Still not satisfied The National Press seems to be following the lead with todays editorial from the Boston Globe
(This story ran on page A22 of the Boston Globe on 7/17/2002.)
Ashcroft vs. Americans
By A Boston Globe Editorial, 7/17/2002
OPERATION TIPS - the Terrorism Information and Prevention System -
is a scheme that Joseph Stalin would have appreciated. Plans for
its pilot phase, to start in August, have Operation TIPS
recruiting a million letter carriers, meter readers, cable
technicians, and other workers with access to private homes as
informants to report to the Justice Department any activities they
think suspicious.
This is not an updating of George Orwell's ''1984.'' It is not a
satire on the paranoid fantasies of right-wing kooks who see black
helicopters swooping across their big sky. It will be a nationwide
program run by Attorney General John Ashcroft's Justice
Department.
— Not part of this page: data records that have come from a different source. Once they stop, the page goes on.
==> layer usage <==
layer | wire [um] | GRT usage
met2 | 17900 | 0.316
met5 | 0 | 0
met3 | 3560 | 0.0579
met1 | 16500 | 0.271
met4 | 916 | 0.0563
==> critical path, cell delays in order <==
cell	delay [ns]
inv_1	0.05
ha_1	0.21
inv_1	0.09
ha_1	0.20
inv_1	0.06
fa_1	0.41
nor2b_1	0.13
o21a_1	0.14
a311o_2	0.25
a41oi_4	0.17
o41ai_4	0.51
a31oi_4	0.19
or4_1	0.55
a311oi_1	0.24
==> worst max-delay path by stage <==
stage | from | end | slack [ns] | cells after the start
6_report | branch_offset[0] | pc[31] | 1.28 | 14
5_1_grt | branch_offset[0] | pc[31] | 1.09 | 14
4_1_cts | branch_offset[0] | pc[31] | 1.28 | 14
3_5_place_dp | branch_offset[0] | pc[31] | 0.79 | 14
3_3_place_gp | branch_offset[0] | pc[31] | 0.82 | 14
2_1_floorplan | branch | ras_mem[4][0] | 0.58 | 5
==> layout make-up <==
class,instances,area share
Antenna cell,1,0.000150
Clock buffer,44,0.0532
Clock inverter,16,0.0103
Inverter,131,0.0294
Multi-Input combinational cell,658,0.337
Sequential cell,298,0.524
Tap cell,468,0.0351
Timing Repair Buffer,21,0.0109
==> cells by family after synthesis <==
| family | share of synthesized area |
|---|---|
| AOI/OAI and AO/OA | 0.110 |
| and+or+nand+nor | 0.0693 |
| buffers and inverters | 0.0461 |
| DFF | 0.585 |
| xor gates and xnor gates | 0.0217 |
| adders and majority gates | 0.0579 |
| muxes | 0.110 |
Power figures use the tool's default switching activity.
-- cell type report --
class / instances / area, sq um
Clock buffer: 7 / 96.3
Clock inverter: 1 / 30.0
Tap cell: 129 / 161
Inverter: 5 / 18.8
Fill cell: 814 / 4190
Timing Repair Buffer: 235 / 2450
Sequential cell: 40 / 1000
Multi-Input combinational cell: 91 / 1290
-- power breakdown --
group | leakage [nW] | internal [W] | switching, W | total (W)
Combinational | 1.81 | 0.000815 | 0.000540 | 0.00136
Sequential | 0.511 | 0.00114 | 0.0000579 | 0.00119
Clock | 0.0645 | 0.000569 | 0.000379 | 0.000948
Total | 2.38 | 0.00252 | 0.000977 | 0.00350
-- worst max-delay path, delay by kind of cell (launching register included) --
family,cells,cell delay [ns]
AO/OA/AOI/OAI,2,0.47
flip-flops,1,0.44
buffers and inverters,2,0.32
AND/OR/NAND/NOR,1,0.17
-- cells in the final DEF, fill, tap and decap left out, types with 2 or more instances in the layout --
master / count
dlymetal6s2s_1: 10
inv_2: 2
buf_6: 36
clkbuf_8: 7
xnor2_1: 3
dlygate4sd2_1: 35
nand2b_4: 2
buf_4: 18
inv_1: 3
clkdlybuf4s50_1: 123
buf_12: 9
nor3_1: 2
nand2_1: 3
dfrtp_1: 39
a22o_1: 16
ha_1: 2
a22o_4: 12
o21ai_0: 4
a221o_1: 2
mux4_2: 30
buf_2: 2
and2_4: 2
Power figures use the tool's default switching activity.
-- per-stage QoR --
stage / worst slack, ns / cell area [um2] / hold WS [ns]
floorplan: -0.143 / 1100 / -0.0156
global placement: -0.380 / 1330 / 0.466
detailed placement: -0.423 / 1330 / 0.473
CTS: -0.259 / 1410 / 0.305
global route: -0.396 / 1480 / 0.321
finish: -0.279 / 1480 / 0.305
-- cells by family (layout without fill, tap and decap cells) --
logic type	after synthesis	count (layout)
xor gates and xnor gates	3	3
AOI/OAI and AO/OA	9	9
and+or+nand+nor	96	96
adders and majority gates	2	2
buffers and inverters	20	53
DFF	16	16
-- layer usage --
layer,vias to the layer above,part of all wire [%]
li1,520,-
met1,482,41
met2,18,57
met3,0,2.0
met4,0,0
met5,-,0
--- config.mk ---
export PLATFORM = sky130hd
export DESIGN_NAME = mult_div_unit
export DESIGN_NICKNAME = d
export VERILOG_FILES = /design/src/rtl/mult_div_unit_pkg.sv /design/src/rtl/mult_div_unit_step.sv /design/src/rtl/mult_div_unit.sv
export SDC_FILE = /design/constraint.sdc
export NUM_CORES = 1
export LEC_CHECK = 0
export ABC_AREA = 0
export ABC_CLOCK_PERIOD_IN_PS = 3500
export BUFFER_PORTS_ARGS = -buffer_cell sky130_fd_sc_hd__buf_2
export CORE_ASPECT_RATIO = 1.5
export CORE_MARGIN = 2
export CORE_UTILIZATION = 43
export CTS_CLUSTER_SIZE = 14
export DETAILED_ROUTE_END_ITERATION = 10
export HOLD_SLACK_MARGIN = 0.1
export PLACE_DENSITY_LB_ADDON = 0.15
export SLEW_MARGIN = 0
export SYNTH_ARGS = -nofsm -noshare
export SYNTH_HDL_FRONTEND = slang
export SYNTH_SLANG_ARGS = --single-unit
--- constraint.sdc ---
create_clock -name clk -period 3.5 [get_ports clk]
set_input_delay 0.7 -clock clk [delete_from_list [all_inputs] [get_ports clk]]
set_output_delay 0.7 -clock clk [all_outputs]
set_load 0.005 [all_outputs]
--- src/rtl/mult_div_unit_pkg.sv ---
// mult_div_unit_pkg: op and state encodings shared by the multiply/divide unit
package mult_div_unit_pkg;
  typedef enum logic [2:0] {
    MDU_MULT  = 3'd0,
    MDU_MULTU = 3'd1,
    MDU_DIV   = 3'd2,
    MDU_DIVU  = 3'd3,
    MDU_MTHI  = 3'd4,
    MDU_MTLO  = 3'd5
  } mdu_op_e;
  typedef enum logic [1:0] {S_IDLE, S_CALC, S_FIX} state_e;
endpackage

--- src/rtl/mult_div_unit_step.sv ---
// mult_div_unit_step: one shift-add (multiply) or restoring shift-subtract (divide) iteration
module mult_div_unit_step #(
  parameter int WIDTH = 32
) (
  input  logic               mul_i,
  input  logic [2*WIDTH-1:0] acc_i,
  input  logic [WIDTH-1:0]   opnd_i,
  output logic [2*WIDTH-1:0] acc_o
);
  logic [WIDTH:0] sum, top, diff;
  always_comb begin
    sum   = {1'b0, acc_i[2*WIDTH-1:WIDTH]} + (acc_i[0] ? {1'b0, opnd_i} : '0);
    top   = acc_i[2*WIDTH-1:WIDTH-1];
    diff  = top - {1'b0, opnd_i};
    // multiply consumes multiplier bits LSB-first; divide shifts quotient bits in at LSB
    acc_o = mul_i   ? {sum, acc_i[WIDTH-1:1]} :
            diff[WIDTH] ? {top[WIDTH-1:0], acc_i[WIDTH-2:0], 1'b0} :
                          {diff[WIDTH-1:0], acc_i[WIDTH-2:0], 1'b1};
  end
endmodule

--- src/rtl/mult_div_unit.sv ---
// mult_div_unit: iterative MULT/MULTU/DIV/DIVU/MTHI/MTLO unit owning the HI/LO registers
module mult_div_unit
  import mult_div_unit_pkg::*;
#(
  parameter int WIDTH = 32
) (
  input  logic             clk,
  input  logic             rst,
  input  logic             start,
  input  logic [2:0]       op,
  input  logic [WIDTH-1:0] A,
  input  logic [WIDTH-1:0] B,
  output logic             busy,
  output logic             done,
  output logic [WIDTH-1:0] hi,
  output logic [WIDTH-1:0] lo
);
  localparam int CW = $clog2(WIDTH);
  state_e             state_q, state_d;
  logic [CW-1:0]      cnt_q, cnt_d;
  logic [2*WIDTH-1:0] acc_q, acc_d, step_acc, prod;
  logic [WIDTH-1:0]   opnd_q, opnd_d, hi_q, hi_d, lo_q, lo_d;
  logic [WIDTH-1:0]   a_mag, b_mag, quo, rem;
  logic               mul_q, mul_d, neg_q, neg_d, negr_q, negr_d, done_q;
  logic               is_sgn, is_mul, is_md;
  mult_div_unit_step #(.WIDTH(WIDTH)) u_step (
    .mul_i (mul_q),
    .acc_i (acc_q),
    .opnd_i(opnd_q),
    .acc_o (step_acc)
  );
  assign is_sgn = (op == MDU_MULT) || (op == MDU_DIV);
  assign is_mul = (op == MDU_MULT) || (op == MDU_MULTU);
  assign is_md  = op inside {MDU_MULT, MDU_MULTU, MDU_DIV, MDU_DIVU};
  assign a_mag  = (is_sgn && A[WIDTH-1]) ? -A : A;
  assign b_mag  = (is_sgn && B[WIDTH-1]) ? -B : B;
  assign prod   = neg_q ? -acc_q : acc_q;
  assign quo    = neg_q ? -acc_q[WIDTH-1:0] : acc_q[WIDTH-1:0];
  assign rem    = negr_q ? -acc_q[2*WIDTH-1:WIDTH] : acc_q[2*WIDTH-1:WIDTH];
  assign busy   = (state_q != S_IDLE);
  assign done   = done_q;
  assign hi     = hi_q;
  assign lo     = lo_q;
  always_comb begin
    state_d = state_q;
    cnt_d   = cnt_q;
    acc_d   = acc_q;
    opnd_d  = opnd_q;
    mul_d   = mul_q;
    neg_d   = neg_q;
    negr_d  = negr_q;
    hi_d    = hi_q;
    lo_d    = lo_q;
    case (state_q)
      S_IDLE: if (start) begin
        if (is_md) begin
          state_d = S_CALC;
          cnt_d   = '0;
          mul_d   = is_mul;
          opnd_d  = is_mul ? a_mag : b_mag;
          acc_d   = {{WIDTH{1'b0}}, is_mul ? b_mag : a_mag};
          // a zero divisor keeps the all-ones quotient unsigned; the remainder sign fix restores A
          neg_d   = is_sgn && (A[WIDTH-1] ^ B[WIDTH-1]) && (is_mul || (|B));
          negr_d  = is_sgn && A[WIDTH-1];
        end else begin
          hi_d = (op == MDU_MTHI) ? A : hi_q;
          lo_d = (op == MDU_MTLO) ? A : lo_q;
        end
      end
      S_CALC: begin
        acc_d   = step_acc;
        cnt_d   = cnt_q + 1'b1;
        state_d = (cnt_q == CW'(WIDTH - 1)) ? S_FIX : S_CALC;
      end
      S_FIX: begin
        state_d = S_IDLE;
        hi_d    = mul_q ? prod[2*WIDTH-1:WIDTH] : rem;
        lo_d    = mul_q ? prod[WIDTH-1:0] : quo;
      end
      default: state_d = S_IDLE;
    endcase
  end
  always_ff @(posedge clk) begin
    if (rst) begin
      state_q <= S_IDLE;
      cnt_q   <= '0;
      acc_q   <= '0;
      opnd_q  <= '0;
      mul_q   <= 1'b0;
      neg_q   <= 1'b0;
      negr_q  <= 1'b0;
      hi_q    <= '0;
      lo_q    <= '0;
      done_q  <= 1'b0;
    end else begin
      state_q <= state_d;
      cnt_q   <= cnt_d;
      acc_q   <= acc_d;
      opnd_q  <= opnd_d;
      mul_q   <= mul_d;
      neg_q   <= neg_d;
      negr_q  <= negr_d;
      hi_q    <= hi_d;
      lo_q    <= lo_d;
      done_q  <= (state_q == S_FIX);
    end
  end
endmodule

* Yosys cells after proc, flatten, opt, wreduce, memory -nomap -nowiden
Index checks and enable logic that the tools add are counted.
** Operators by class
- $add $sub $neg :: 8
- Eq/ne operators :: 13
- Mux-type cells :: 30
- Bitwise logic cells :: 1
- Reductions and logical operators :: 19
** Operator list (number)
- 2-to-1 mux 32 bit :: 15
- 2-to-1 mux 64 bit :: 5
- negation 32 bit :: 4
- case mux 32 bit (2 select lines) :: 2
- case mux 64 bit (2 select lines) :: 1
- negation 64 bit :: 1
- adder 32 x 33 -> 33 bit :: 1
- subtractor 33 x 32 -> 33 bit :: 1
- OR reduction 32 bit :: 1
- 2-to-1 mux 5 bit :: 2
- inequality test 2 bit (second input constant) :: 5
- case mux 5 bit (2 select lines) :: 1
- AND reduction 4 bit :: 2
- == test 3 x 2 -> 1 bit (second input constant) :: 2
- == test 3 bit (second input constant) :: 2
- 2-to-1 mux 2 bit :: 3
- AND reduction 3 bit :: 2
- nonzero test 2 bit :: 3
- adder 5 x 1 -> 5 bit (second input constant) :: 1
- == test 5 bit (second input constant) :: 1
- logical AND 1 bit :: 4
- case mux 2 bit (2 select lines) :: 1
- nonzero test 4 bit :: 1
- == test 3 x 1 -> 1 bit (second input constant) :: 1
- 7 further kinds :: 9
** Word-level totals
- Register bits :: 171
- Output and inout bits :: 66
- Logic and storage cells :: 81

* Logic depth before layout (Yosys ltp)
Gate-level depths: netlist of the first run.
- Depth after elaboration :: 8
- Depth in mapped cells :: 14

* Cells and area by module
From an unflattened synthesis of the first run, not the netlist that was laid out.
** Second synthesis, totals
- Cell total of the unflattened synthesis :: 1974
- Area, all modules :: 14866.8 um2
** Modules (own cells, without submodules)
- mult_div_unit :: instances 1, cells an instance 1312, area an instance 10226.1 um2, sequential area each 3423.3 um2
- mult_div_unit_step :: instances 1, cells an instance 662, area an instance 4640.7 um2, sequential area each 0.0 um2

* Worst setup path before layout of the first run
OpenSTA, ideal clock, no wires.
- Path type :: input to register
- Start point :: in A[11]
- End point :: reg opnd_q[27]
- Setup time :: 70 ps
- Data arrival time :: 3174 ps
- Data required time :: 3430 ps
- Slack :: 255 ps
- Stages :: 9
- Path buffers :: 0
- Cells stage by stage :: or4_4 nor4_2 or3b_1 or3b_4 o31ai_2 xnor2_1 nor2_1 or3_1 a21oi_1
** On the way
- Longest elaborated chain between the ends :: 3
** RTL lines
- start: declaration :: RTL line mult_div_unit.sv:11 : input logic [WIDTH-1:0] A,
- negation 32 bit :: RTL line mult_div_unit.sv:35 : assign a_mag = (is_sgn && A[WIDTH-1]) ? -A : A;
- 2-to-1 mux 32 bit :: RTL line mult_div_unit.sv:35
- 2-to-1 mux 32 bit :: RTL line mult_div_unit.sv:60 : opnd_d = is_mul ? a_mag : b_mag;
- end signal: assignment :: RTL line mult_div_unit.sv:99 : opnd_q <= opnd_d;
- end: declaration :: RTL line mult_div_unit.sv:22 : logic [WIDTH-1:0] opnd_q, opnd_d, hi_q, hi_d, lo_q, lo_d;
Every way passes these cells.
A chain may end at the register's enable or synchronous reset.

* Final worst setup path of the first run
- Start point :: reg acc_q[0]
- End point :: reg acc_q[56]
** On the way
- Longest elaborated chain between the ends :: 4
** RTL lines
- start: declaration :: RTL line mult_div_unit.sv:21 : logic [2*WIDTH-1:0] acc_q, acc_d, step_acc, prod;
- start signal: assignment :: RTL line mult_div_unit.sv:87 : acc_q <= '0;
- start signal: assignment :: RTL line mult_div_unit.sv:98 : acc_q <= acc_d;
- 2-to-1 mux 32 bit :: RTL line mult_div_unit_step.sv:12 : sum = {1'b0, acc_i[2*WIDTH-1:WIDTH]} + (acc_i[0] ? {1'b0, opnd_i} : '0);
- adder 32 x 33 -> 33 bit :: RTL line mult_div_unit_step.sv:12
- 2-to-1 mux 64 bit :: RTL line mult_div_unit_step.sv:16 : acc_o = mul_i ? {sum, acc_i[WIDTH-1:1]} :
- case mux 64 bit (2 select lines) :: RTL line mult_div_unit.sv:54 : case (state_q)
Every way passes these cells.

==> impl_summary.md, run 1 <==
STA
The worst max-slew margin expressed relative to the limit is between 40% and 50%. The hold violation count in the final report is 0. The final critical path takes up ~97% of the cycle. Setup violations remaining at the end of the flow were counted as 0. Setup total negative slack on the finished layout was measured at 0 ns. The count of pins over their slew limit came to 0. The final worst clock skew is ~0.009 ns. The final worst-path setup slack is 0.0946 ns. Derived from the worst setup path, the maximum achievable clock frequency is approximately 290 MHz.

The transition at the pin with the smallest max-transition slack is 0.898 ns. The final period demand of the worst path is about 3.4 ns.

Synthesis
The part of the Yosys area used for sequential elements is 23.6%. By area the synthesized netlist is led by sky130_fd_sc_hd__dfxtp_1 (24%), sky130_fd_sc_hd__a21oi_1 (7.2%), sky130_fd_sc_hd__nor2_1 (6.1%). After synthesis, the largest area contributor takes up a little under a quarter of total cell area.

In this run, synthesis inferred 0 flip-flops with an integrated enable. Summing every instance area after synthesis gives 14500 um^2. Synthesis inferred ~170 register bits.

After synthesis, the share of flip-flops with an asynchronous set or reset is 0%. The number of warnings printed during yosys synthesis is 0. The main flop type after synthesis is sky130_fd_sc_hd__dfxtp_1. In this run, distinct cell masters in the synthesized netlist total between 80 and 90.

Synthesis produced 2003 cells. Of all cell types, the one taking the most synthesized area is sky130_fd_sc_hd__dfxtp_1. The number of nets handed over by synthesis was around 2100. Averaged over all synthesized cells, the footprint is 7.25 um^2.

Critical path
The slowest stage of the critical path belongs to the cell sky130_fd_sc_hd__a211oi_1. The signal on the critical path passes through inv_1 > buf_6 > nor2_1 > ha_1 > buf_4 > o211ai_1 > o21a_1 > a211oi_1 > o211ai_1 > a21boi_0 > nor2_1 > o21bai_1 > xor2_1 > a221o_1. The data arrival time of the critical path is 3.77 ns.

The worst setup path is launched from a flop. Data on the critical path is required at its endpoint by 3.86 ns. The critical path is of the flop to flop type.

On the critical path the largest part of the delay comes from compound AO/OA/AOI/OAI gates. The biggest fanout along the worst timing path is 17. On the worst path, the slowest cell contributes a delay of 0.52 ns. The category of the worst setup path capture point is a flop.

The critical path buffer and inverter count is 3.

Placement
The global placement routability congestion is ~1. The cell area reported after detailed placement is 16500 um^2. Before CTS, the worst setup slack after placement is -0.192 ns. The cell count after placement is about 2600. The number of buffers added on ports is approximately 140. The wire-length estimate of the detail-placed layout is 49900 um.

Detailed routing
The routed metal-1 wire length is roughly 22000 um. The detailed router finished its first iteration with approximately 1400 violations. The number of vias after detailed routing is 16228. The count of antenna-violating nets left after detailed routing is 0. In the routed design, unresolved DRC markers number 0. Dividing the detail-routed via count by the number of cells gives approximately 6.2. In the final routed layout, each cell accounts on average for about 24 um. Wire segments on met3 add up to 3150 um in the final route. The detailed router used layers up to and including met4. The first detailed-routing pass took 8 iterations. The met2 routed wirelength is 31500 um.

The wire length reported by the detailed router is ~63000 um.

Clock tree
The clock tree from TritonCTS is yes. The cell at the root of the clock tree is sky130_fd_sc_hd__clkbuf_16. The clock slew at the register clock pins of the worst setup and hold paths is around 0.080 ns. The total number of H-tree levels is 4. The TritonCTS buffer count is 17. Clock tree synthesis found a total of roughly 170 sinks.

Clock latency on the worst-skew pair, taken at its later pin, is approximately 0.48 ns. The number of buffers on the longest clock path is 2.

GRT
In the global route stage, overall resource usage came out at about a third. The maximum number of pins on one net before global-route repair is 70. For this run the aggregate overflow at the end of global routing stands at 0. The initial antenna violation count is 0.

The first global-routing pass estimated a little over 90000 um of wire. The via count of the first global-routing pass is 15774.

Finish
The fraction of layout instances using a drive strength above 1 is between 10% and 20%. The count of non-filler cells in the finished layout is between 2000 and 3000. The repair_antennas step left the layout with diodes totalling 0. The layout has around 3300 filler cells. The area growth from synthesis to layout is 18.7%. The final non-filler cell area is approximately 17000 um^2. The net count of the finished layout is around 2300.

Power
The power density over the cells is around 420 nW/um^2. The design draws slightly above 7 mW. For this design the static power due to leakage is 7.16 nW. The peak supply drop is between 200 and 300 uV.

Min path
The type of the tightest min-delay check is flop to flop.

Die
The starting density of the core is between 40% and 50%. The die covers 35300 um^2. The die boundary width is between 150 and 200 um. The core region is 33300 um^2. The floorplan has 82 rows. From bottom edge to top edge, the die measures about 230 um. For this design the top-level I/O count stands at approximately 140.

Flow run
Across the run, the number of max-cap violations was 0.

Status
The flow ran to the end, and the final reports show no timing, DRC or antenna violations.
If it is allowed to start up and gather steam, it will
begin in 10 cities and then expand everywhere, enrolling millions
of Americans to spy on their neighbors.
On the Web site of President Bush's new Citizen Corps program,
this assault on the Constitution is described without any hint of
irony as ''a national reporting system that allows these workers,
whose routines make them well-positioned to recognize unusual
events, to report suspicious activity.''
After the Berlin Wall came down and communism vanished into the
dustbin of history, Czechs, East Germans, Poles, and Hungarians
had to suffer through wrenching revelations about the reporting
systems their totalitarian regimes had instituted. The Communist
Party bosses in those captive nations justified the pervasive
recruitment of citizens to inform on their neighbors as a
requirement of security and a proof of loyalty to the party, the
revolution, or the working class.
If Ashcroft wishes to assess the likely effect of the snooping
regime he is about to implement, he could ask postal workers from
the old days in Prague to explain what happens to a society's
sense of solidarity when everybody on the block assumes that the
mailman is telling the secret police that Comrade X has been
reading bourgeois books.
For a bit of the shock therapy Ashcroft and his fellow travelers
seem to need, they ought to consult some of the citizens in the
former East Germany who discovered, when looking into their Stasi
files, that under the former regime they had been spied upon for
years by a husband or wife.
Ashcroft's informant corps is a vile idea not merely because it
violates civil liberties in a narrow legal sense or because it
will sabotage genuine efforts to prevent terrorism by overloading
law enforcement officials with irrelevant reports about Americans
who have nothing to do with terrorists. Operation TIPS should be
stopped because it is utterly anti-American. It would give Stalin
and the KGB a delayed triumph in the Cold War - in the name of the
Bush administration's war against terrorism.
(This story ran on page A22 of the Boston Globe on 7/17/2002.)
(c) Copyright 2002 Globe Newspaper Company.


Comments
Yeah, but I totally scooped them... the Boston Globe's right across town from me, but do I get a nod? A wink? Even some free Boston Globe swag in recognition? Hell no! If I paid for their paper instead of reading it free online, I'd stop buying it.
I don't mean that Boston Globe. I love you. How about two crossword puzzles each day?